• Problem:
Of the lines below, count those containing the word "penable". Reply with the number alone.

-- Opening Marker --

<file path="config.mk">
export PLATFORM = sky130hd
export DESIGN_NAME = clock_source_ctrl_status_regs
export DESIGN_NICKNAME = d
export VERILOG_FILES = /design/src/rtl/clock_source_pkg.sv /design/src/rtl/clock_source_ctrl_status_regs.sv
export VERILOG_INCLUDE_DIRS = /design/src /design/src/rtl
export SDC_FILE = /design/constraint.sdc
export NUM_CORES = 1
export LEC_CHECK = 0
export BUFFER_PORTS_ARGS = -buffer_cell sky130_fd_sc_hd__buf_4
export CORE_ASPECT_RATIO = 0.5
export CORE_MARGIN = 10
export CORE_UTILIZATION = 49
export CTS_CLUSTER_SIZE = 14
export DETAILED_ROUTE_END_ITERATION = 16
export PLACE_DENSITY = 0.78
export SYNTH_ARGS = -nofsm -noshare
export SYNTH_HDL_FRONTEND = slang
export SYNTH_SLANG_ARGS = --single-unit
</file>
<file path="constraint.sdc">
create_clock -name clk -period 2.3 [get_ports clk]
set_input_delay 0.46 -clock clk [delete_from_list [all_inputs] [get_ports clk]]
set_output_delay 0.46 -clock clk [all_outputs]
set_load 0.05 [all_outputs]
</file>
<file path="src/rtl/clock_source_regs.svh">
// register offsets, field positions, reset values and timing counts
`ifndef CLOCK_SOURCE_REGS_SVH
`define CLOCK_SOURCE_REGS_SVH
`define OFF_SOURCE_SELECT      12'h000
`define OFF_CONTROL_TWO        12'h004
`define OFF_PERIOD_ADJUST      12'h008
`define OFF_STATUS_RANGE       12'h00C
`define CTL2_RESET             8'h40
`define TRIM_DEBUG_VALUE       8'h80
`define FINE_DEBUG_VALUE       1'b0
`define SSEL_RESET             3'h1
`define POS_BUS_CLOCK_DIVIDER               6
`define POS_RANGE              5
`define POS_GAIN               4
`define POS_LP                 3
`define POS_OSCILLATOR_REQUEST              2
`define POS_EXTERNAL_REF_ENABLE            1
`define POS_STOPRET            0
`define POS_BAND               6
`define POS_DMX                5
`define POS_REFST              4
`define POS_MODEST             2
`define POS_READY              1
`define POS_FINE               0
`define FACTOR_LOW             11'd512
`define FACTOR_MID             11'd1024
`define FACTOR_HIGH            11'd1536
`define FACTOR_LOW_32K         11'd608
`define FACTOR_MID_32K         11'd1216
`define FACTOR_HIGH_32K        11'd1824
`define OSC_INIT_NS            20000
`define CLK_PERIOD_NS          20
`define OSC_INIT_CYCLES        ((`OSC_INIT_NS + `CLK_PERIOD_NS - 1) / `CLK_PERIOD_NS)
`endif

</file>
<file path="src/rtl/clock_source_pkg.sv">
// types shared by the clock source control logic
package clock_source_pkg;
  typedef enum logic [1:0] {SRC_FLL, SRC_INTERNAL, SRC_EXTERNAL, SRC_RSVD}
    clk_src_e;
  typedef enum logic [1:0] {BAND_LOW, BAND_MID, BAND_HIGH, BAND_RSVD}
    dco_band_e;
  typedef struct packed {
    logic [1:0] busDivider;
    logic       rangeHigh;
    logic       gainHigh;
    logic       fllPowerDown;
    logic       oscRequest;
    logic       extRefEnable;
    logic       stopRetain;
  } ctl2_s;
  typedef struct packed {
    logic       extRefClockOut;
    logic       extSourceEnable;
    logic       oscRangeHigh;
    logic       oscGainHigh;
    logic       oscCrystal;
    logic       fllEnable;
    logic [1:0] busDivSelect;
    logic [1:0] clockSource;
    logic [1:0] dcoBand;
    logic [10:0] fllFactor;
    logic [7:0] coarseTrim;
    logic       fineTrim;
    logic       refInternal;
  } analog_ctl_s;
endpackage : clock_source_pkg

</file>
<file path="src/rtl/clock_source_ctrl_status_regs.sv">
// control, trim and status registers of the internal clock source
//
// The implementer's own choices: the placing of the registers and register access over APB.
`include "clock_source_regs.svh"
module clock_source_ctrl_status_regs #(
  parameter int unsigned OSC_INIT_CNT = `OSC_INIT_CYCLES
) (
  input  wire logic                        clk,
  input  wire logic                        nrst,
  input  wire logic                        psel,
  input  wire logic                        penable,
  input  wire logic                        pwrite,
  input  wire logic [11:0]                 paddr,
  input  wire logic [31:0]                 pwdata,
  output logic      [31:0]                 prdata,
  output logic                             pready,
  output logic                             pslverr,
  input  wire logic                        debug_mode_active,
  input  wire logic                        stopMode,
  input  wire logic [7:0]                  factoryCoarseTrim,
  input  wire logic                        factoryFineTrim,
  input  wire logic                        oscillatorClockValid,
  input  wire logic                        internalRefAvailable,
  input  wire logic                        fllAvailable,
  output clock_source_pkg::analog_ctl_s    analogCtl
);
  import clock_source_pkg::*;

  // software-visible register state
  ctl2_s       ctl2_r;
  logic [7:0]  coarseTrim_r;
  logic        fineTrim_r;
  logic [1:0]  bandSel_r;
  logic        dmx_r;
  logic [1:0]  srcSel_r;
  logic        refSel_r;

  // synchroniser stages and status echoes
  logic [1:0]  bandSync1_r;
  logic [1:0]  bandSync2_r;
  logic [1:0]  bandSt_r;
  logic        refSync1_r;
  logic        refSync2_r;
  logic        refSt_r;
  logic [1:0]  srcSync1_r;
  logic [1:0]  srcSync2_r;
  logic [1:0]  modeSt_r;
  logic        ready_r;
  logic [15:0] initCnt_r;
  logic        initLoad_r;

  // oscillator and source decisions
  logic        extInUse;
  logic        oscNeeded;
  logic        oscDropped;
  logic        extReady;
  logic        srcOk;
  logic [10:0] factor;
  logic        fllOn;
  logic        bypass;
  logic        fllParked;

  // bus decode
  logic        setupPhase;
  logic        wrEn;
  logic        hitSource;
  logic        hitCtl2;
  logic        hitTrim;
  logic        hitStatus;
  logic        addrOk;
  logic        wrSource;
  logic        wrCtl2;
  logic        wrTrim;
  logic        wrStatus;
  logic [7:0]  statusByte;
  logic [31:0] rdData;

  assign setupPhase = psel && !penable;
  assign wrEn       = psel && penable && pwrite;

  // one address hit per register, one write strobe per register
  assign hitSource  = paddr == `OFF_SOURCE_SELECT;
  assign hitCtl2    = paddr == `OFF_CONTROL_TWO;
  assign hitTrim    = paddr == `OFF_PERIOD_ADJUST;
  assign hitStatus  = paddr == `OFF_STATUS_RANGE;
  assign addrOk     = hitSource || hitCtl2 || hitTrim || hitStatus;
  assign wrSource   = wrEn && hitSource;
  assign wrCtl2     = wrEn && hitCtl2;
  assign wrTrim     = wrEn && hitTrim;
  assign wrStatus   = wrEn && hitStatus;

  // control register two, divide by 2 out of reset
  always_ff @(posedge clk) begin
    if (!nrst) begin
      ctl2_r <= ctl2_s'(`CTL2_RESET);
    end else if (wrCtl2) begin
      ctl2_r <= ctl2_s'(pwdata[7:0]);
    end
  end

  // clock source select kept at a local offset
  always_ff @(posedge clk) begin
    if (!nrst) begin
      srcSel_r <= 2'h0;
    end else if (wrSource) begin
      srcSel_r <= (pwdata[2:1] == SRC_RSVD) ? 2'h0 : pwdata[2:1];
    end
  end

  // reference select, internal out of reset
  always_ff @(posedge clk) begin
    if (!nrst) begin
      refSel_r <= 1'b1;
    end else if (wrSource) begin
      refSel_r <= pwdata[0];
    end
  end

  // marks the first cycle after reset release
  always_ff @(posedge clk) begin
    if (!nrst) begin
      initLoad_r <= 1'b1;
    end else begin
      initLoad_r <= 1'b0;
    end
  end

  // coarse trim loaded after reset from factory or debug default
  always_ff @(posedge clk) begin
    if (!nrst) begin
      coarseTrim_r <= 8'h00;
    end else if (initLoad_r) begin
      coarseTrim_r <= debug_mode_active ? `TRIM_DEBUG_VALUE
                                        : factoryCoarseTrim;
    end else if (wrTrim) begin
      coarseTrim_r <= pwdata[7:0];
    end
  end

  // fine trim loaded the same way, written with the status register
  always_ff @(posedge clk) begin
    if (!nrst) begin
      fineTrim_r <= 1'b0;
    end else if (initLoad_r) begin
      fineTrim_r <= debug_mode_active ? `FINE_DEBUG_VALUE
                                      : factoryFineTrim;
    end else if (wrStatus) begin
      fineTrim_r <= pwdata[`POS_FINE];
    end
  end

  // band select, refused while powered down or for the reserved code
  always_ff @(posedge clk) begin
    if (!nrst) begin
      bandSel_r <= 2'h0;
    end else if (wrStatus && !ctl2_r.fllPowerDown &&
                 pwdata[`POS_BAND +: 2] != BAND_RSVD) begin
      bandSel_r <= pwdata[`POS_BAND +: 2];
    end
  end

  // max-frequency option, always writable
  always_ff @(posedge clk) begin
    if (!nrst) begin
      dmx_r <= 1'b0;
    end else if (wrStatus) begin
      dmx_r <= pwdata[`POS_DMX];
    end
  end

  // band echo through a two-stage synchroniser
  always_ff @(posedge clk) begin
    if (!nrst) begin
      bandSync1_r <= 2'h0;
      bandSync2_r <= 2'h0;
      bandSt_r    <= 2'h0;
    end else begin
      bandSync1_r <= bandSel_r;
      bandSync2_r <= bandSync1_r;
      bandSt_r    <= bandSync2_r;
    end
  end

  // reference echo, internal out of reset
  always_ff @(posedge clk) begin
    if (!nrst) begin
      refSync1_r <= 1'b1;
      refSync2_r <= 1'b1;
      refSt_r    <= 1'b1;
    end else begin
      refSync1_r <= refSel_r;
      refSync2_r <= refSync1_r;
      refSt_r    <= refSync2_r;
    end
  end

  // source echo; mode moves only when the new clock is there
  always_ff @(posedge clk) begin
    if (!nrst) begin
      srcSync1_r <= 2'h0;
      srcSync2_r <= 2'h0;
      modeSt_r   <= 2'h0;
    end else begin
      srcSync1_r <= srcSel_r;
      srcSync2_r <= srcSync1_r;
      if (srcOk) begin
        modeSt_r <= srcSync2_r;
      end
    end
  end

  // external clock counts as there once ready, or with no crystal asked
  assign extReady = ready_r || !ctl2_r.oscRequest;

  // new source taken only when that clock is there
  always_comb begin
    case (clk_src_e'(srcSync2_r))
      SRC_FLL:      srcOk = fllAvailable;
      SRC_INTERNAL: srcOk = internalRefAvailable;
      SRC_EXTERNAL: srcOk = extReady;
      default:      srcOk = 1'b0;
    endcase
  end

  // oscillator ready flag
  assign extInUse   = ctl2_r.extRefEnable || !refSt_r ||
                      modeSt_r == SRC_EXTERNAL;
  assign oscNeeded  = extInUse && ctl2_r.oscRequest;
  assign oscDropped = !ctl2_r.extRefEnable || !ctl2_r.oscRequest;

  // init cycle counter, restarted whenever the oscillator is not needed
  always_ff @(posedge clk) begin
    if (!nrst) begin
      initCnt_r <= 16'h0000;
    end else if (!oscNeeded) begin
      initCnt_r <= 16'h0000;
    end else if (oscillatorClockValid && !ready_r &&
                 initCnt_r < 16'(OSC_INIT_CNT - 1)) begin
      initCnt_r <= initCnt_r + 16'h0001;
    end
  end

  // set after the init cycles, cleared when the oscillator is not needed and enable or request is clear
  always_ff @(posedge clk) begin
    if (!nrst) begin
      ready_r <= 1'b0;
    end else if (!oscNeeded && oscDropped) begin
      ready_r <= 1'b0;
    end else if (oscNeeded && oscillatorClockValid &&
                 initCnt_r >= 16'(OSC_INIT_CNT - 1)) begin
      ready_r <= 1'b1;
    end
  end

  // band factor
  always_comb begin
    case (dco_band_e'(bandSt_r))
      BAND_LOW:  factor = dmx_r ? `FACTOR_LOW_32K  : `FACTOR_LOW;
      BAND_MID:  factor = dmx_r ? `FACTOR_MID_32K  : `FACTOR_MID;
      BAND_HIGH: factor = dmx_r ? `FACTOR_HIGH_32K : `FACTOR_HIGH;
      default:   factor = `FACTOR_LOW;
    endcase
  end

  // bypass modes may park the FLL unless debug needs it
  assign bypass    = modeSt_r != SRC_FLL;
  assign fllParked = bypass && ctl2_r.fllPowerDown && !debug_mode_active;
  assign fllOn     = !stopMode && !fllParked;

  // analog control outputs from flip-flops
  always_ff @(posedge clk) begin
    if (!nrst) begin
      analogCtl.extRefClockOut  <= 1'b0;
      analogCtl.extSourceEnable <= 1'b0;
      analogCtl.oscRangeHigh    <= 1'b0;
      analogCtl.oscGainHigh     <= 1'b0;
      analogCtl.oscCrystal      <= 1'b0;
      analogCtl.fllEnable       <= 1'b0;
      analogCtl.busDivSelect    <= 2'h0;
      analogCtl.clockSource     <= 2'h0;
      analogCtl.dcoBand         <= 2'h0;
      analogCtl.fllFactor       <= 11'h000;
      analogCtl.coarseTrim      <= 8'h00;
      analogCtl.fineTrim        <= 1'b0;
      analogCtl.refInternal     <= 1'b0;
    end else begin
      // oscillator side
      analogCtl.busDivSelect    <= ctl2_r.busDivider;
      analogCtl.oscRangeHigh    <= ctl2_r.rangeHigh;
      analogCtl.oscGainHigh     <= ctl2_r.gainHigh;
      analogCtl.oscCrystal      <= ctl2_r.oscRequest;
      analogCtl.extRefClockOut  <= ctl2_r.extRefEnable && !stopMode;
      analogCtl.extSourceEnable <= stopMode ?
        (ctl2_r.stopRetain && ctl2_r.extRefEnable) : extInUse;
      // fll side
      analogCtl.fllEnable       <= fllOn;
      analogCtl.clockSource     <= modeSt_r;
      analogCtl.dcoBand         <= bandSt_r;
      analogCtl.fllFactor       <= factor;
      // trims and reference
      analogCtl.coarseTrim      <= coarseTrim_r;
      analogCtl.fineTrim        <= fineTrim_r;
      analogCtl.refInternal     <= refSt_r;
    end
  end

  // status byte: echoes, option bit, ready flag, fine trim
  assign statusByte = {bandSt_r, dmx_r, refSt_r,
                       modeSt_r, ready_r, fineTrim_r};

  // read mux
  always_comb begin
    rdData = 32'h0000_0000;
    case (paddr)
      `OFF_SOURCE_SELECT: rdData[2:0] = {srcSel_r, refSel_r};
      `OFF_CONTROL_TWO:   rdData[7:0] = ctl2_r;
      `OFF_PERIOD_ADJUST: rdData[7:0] = coarseTrim_r;
      `OFF_STATUS_RANGE:  rdData[7:0] = statusByte;
      default:            rdData = 32'h0000_0000;
    endcase
  end

  // apb slave: ready in the access cycle, no further wait states
  always_ff @(posedge clk) begin
    if (!nrst) begin
      pready <= 1'b0;
    end else begin
      pready <= setupPhase;
    end
  end

  // error answer for an unmapped address
  always_ff @(posedge clk) begin
    if (!nrst) begin
      pslverr <= 1'b0;
    end else begin
      pslverr <= setupPhase && !addrOk;
    end
  end

  // read data captured in the setup cycle, held through the access
  always_ff @(posedge clk) begin
    if (!nrst) begin
      prdata <= 32'h0000_0000;
    end else if (setupPhase) begin
      prdata <= rdData;
    end
  end
endmodule : clock_source_ctrl_status_regs

</file>
==> impl_metrics.tcl <==
set metrics [dict create \
    status "finished, final reports clean" \
    clk_pin_slew_ns 0.06 \
    clock_path_buffers 2 \
    path_max_fanout 13 \
    post_cts_buffers 0 \
    grt_usage_pct 14.6 \
    final_cell_count_no_fill 589 \
    antennaDiodeCount 0 \
    fin_crit_ns 1.89 \
    die_x_um 145 \
    cts_hold_buffers 0 \
    synthMuxAreaShare_pct 7.36 \
    synth_xor_area_share_pct 0 \
    start_kind "flop" \
    area_delta_synth_final_pct 23.5 \
    dieArea_um2 12000 \
    clock-sinks 94 \
    antenna_found_initial 0 \
    vias 2904 \
    hold_start "stopMode" \
    clockRootBuffer "clkbuf_16" \
    maxCapViolations 0 \
    synth_top_family_by_area "simple AND/OR/NAND/NOR gates" \
    drt_first_pass_iters 4 \
    cts_tree "built" \
    dr.first_iter.drc_count 109 \
    finalNetCount 544 \
    hold_path.class "in2reg" \
    finalSetupTns_ns 0 \
    layout-drive-gt1-share_pct 24.3 \
    avgSynthCellArea_um2 9.66 \
    grt_pass1_vias 2867 \
    grt_max_degree 27 \
    syn_area_um2 3830 \
    power.density_nw_per_um2 722 \
    core_um2 7460 \
    die_h_um 82.5 \
    ctsResizeCount 0 \
    crit_path_end_kind "flop" \
    fin_crit_sh_pct 82.0 \
    rr_endpoint "initCnt_r[7]" \
    hold_viol 0 \
    wl_mm 8.70 \
    rows 22 \
    rsz0062_at_grt "no" \
    ys_types 47 \
    synth_compound_area_share_pct 11.3 \
    finalClockSkew_ns 0.00696 \
    regArea_um2 1880 \
    htree_num_levels 3 \
    crit_type "reg2reg" \
    crit_arrival_ns 2.16 \
    postLayoutCoreUtil_pct 63.4 \
    p_leak_uw 0.00209 \
    yosys.area_share.simple_pct 21.7 \
    dp_hpwl_mm 6.55 \
    grt_overflow 0 \
    r2r_slack_ns 0.41 \
    synth_cells 396 \
    io_buffers 76 \
    pin_count 130 \
    drtAntennaViolNets 0 \
    insertion_delay_ns 0.34 \
    vias_per_cell 4.93 \
    peakVddDrop_v 0.000446 \
    hold_end "analogCtl[32]" \
    grt_pass1_wl_mm 14.0 \
    drt-wirelength-per-cell_um 14.8 \
    rr_worst_depth 5 \
    start_util_pct 51.3 \
    ys_ff_latch 94 \
    numCtsBuffers 9 \
    multi_input_area_um2 1710 \
    place_inst 573 \
    fillers 657 \
    cp.required_ns 2.57 \
    drc 0 \
    ys_seq_area_share_pct 49.2 \
    drv_slew 0 \
    reg2reg_from "initCnt_r[0]" \
    fmax_mhz 530 \
    p_total_uw 3410 \
    routabilityCongestion 0.791 \
    setup_violations 0 \
    yosys_warnings 0 \
    holdPathStages 2 \
    synth_fa_ha_area_share_pct 1.64 \
]
[where the power goes]
part           internal [µW]  total, µW  switching [µW]
clock network            822       1420             599
logic                   96.7        331             234
registers               1650       1660            10.3
total                   2570       3410             844
[per-layer routing]
metal  global-route usage, %  part of all wire [%]  up-vias
li1                        -                     -     1469
met3                    5.10                   5.2        7
met4                    5.47                  0.98        0
met5                       0                     0        -
met1                    16.8                    43     1356
met2                    25.2                    50       72
[critical path, stage by stage, from the launching register on]
cell	delay, ns
dfxtp_1	0.33
ha_1	0.20
and2_1	0.17
o311a_1	0.44
or4_1	0.54
a21oi_1	0.15
[registers in the layout, summed over array words and instances (netlist names), 2 cells and up]
name and flops:
analogCtl 28, initCnt_r 16, coarseTrim_r 8, ctl2_r 8, prdata 8, bandSel_r 2, bandSt_r 2, bandSync1_r 2
bandSync2_r 2, modeSt_r 2, srcSel_r 2, srcSync1_r 2, srcSync2_r 2
[cells in the final DEF (no fill, tap or decap), drive strengths merged, types with 2 or more instances in the layout]
| cell | synthesis | layout |
|---|---|---|
| a21o | 2 | 2 |
| a21oi | 33 | 33 |
| a31oi | 4 | 4 |
| a32o | 4 | 4 |
| and2 | 31 | 31 |
| and3 | 5 | 5 |
| and4 | 2 | 2 |
| buf | 32 | 85 |
| clkbuf | 12 | 12 |
| clkinv | 0 | 3 |
| conb | 1 | 29 |
| dfxtp | 94 | 94 |
| ha | 5 | 5 |
| inv | 16 | 16 |
| mux2 | 11 | 11 |
| mux2i | 9 | 9 |
| mux4 | 3 | 3 |
| nand2 | 24 | 24 |
| nand2b | 8 | 8 |
| nand3 | 5 | 5 |
| nand4 | 6 | 6 |
| nor2 | 29 | 29 |
| nor2b | 10 | 10 |
| nor3 | 5 | 5 |
| nor3b | 3 | 3 |
| nor4 | 4 | 4 |
| o211ai | 2 | 2 |
| o21ai | 13 | 13 |
| o31ai | 7 | 7 |
| or4 | 8 | 8 |
[metrics by stage]
stage                     setup slack [ns]  cell area (µm²)  hold WS [ns]
after CTS                            0.419             4730         0.298
after global placement               0.263             4430         0.390
after detailed placement             0.201             4430         0.399
after global routing                 0.272             4730         0.302
final                                0.414             4730         0.302
after floorplan                      0.540             3930         0.386
[Yosys cell counts (all sizes together)]
library cell  instances  area, µm²
nor4b                 1       15.0
mux2i                 9       90.1
nand3b                1       7.51
mux2                 11        124
inv                  16       60.1
nor3b                 3       22.5
clkbuf               12       45.0
buf                  32        230
mux4                  3       67.6
ha                    5       62.6
conb                  1       3.75
nor2                 29        109
a32o                  4       40.0
o211a                 1       10.0
dfxtp                94       1880
nand4                 6       43.8
nor3                  5       30.0
o31ai                 7       52.6
nor4                  4       61.3
a21bo                 1       10.0
and2                 31        194
a31oi                 4       25.0
nand2b                8       50.1
a21o                  2       15.0
and3                  5       31.3
a211oi                1       12.5
o211ai                2       15.0
nand3                 5       25.0
a21oi                33        169
and4                  2       17.5
or4                   8       63.8
or3                   1       6.26
o311a                 1       10.0
nand2                24       90.1
nor2b                10       62.6
o21a                  1       7.51
o21ai                13       65.1
[worst max-delay path by stage]
stage | startpoint | endpoint | slack, ns | depth (start not counted)
global route | initCnt_r[0] | initCnt_r[7] | 0.27 | 5
floorplan | pwrite | coarseTrim_r[0] | 0.54 | 5
finish | initCnt_r[0] | initCnt_r[7] | 0.41 | 5
global placement | paddr[1] | srcSel_r[1] | 0.26 | 5
detailed placement | paddr[1] | srcSel_r[1] | 0.20 | 5
CTS | initCnt_r[0] | initCnt_r[7] | 0.42 | 5
[logic make-up after synthesis]
| kind of cell | Yosys count |
|---|---|
| adder cells (fa/ha/maj) | 5 |
| AND/OR/NAND/NOR | 143 |
| buffers and inverters | 60 |
| flip-flops | 94 |
| AO/OA/AOI/OAI | 70 |
| other | 1 |
| multiplexers | 23 |
[layout make-up]
cell class	count	area share, %
multi-input cells	270	36.3
clock buffers	12	5.64
well taps	108	2.86
inverters	16	1.27
repair buffers	85	13.5
clock inverters	4	0.635
flip-flops and latches	94	39.8
Note: power is estimated with default switching activity, not from simulation.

-- Closing Marker --

• Answer for this exercise:
3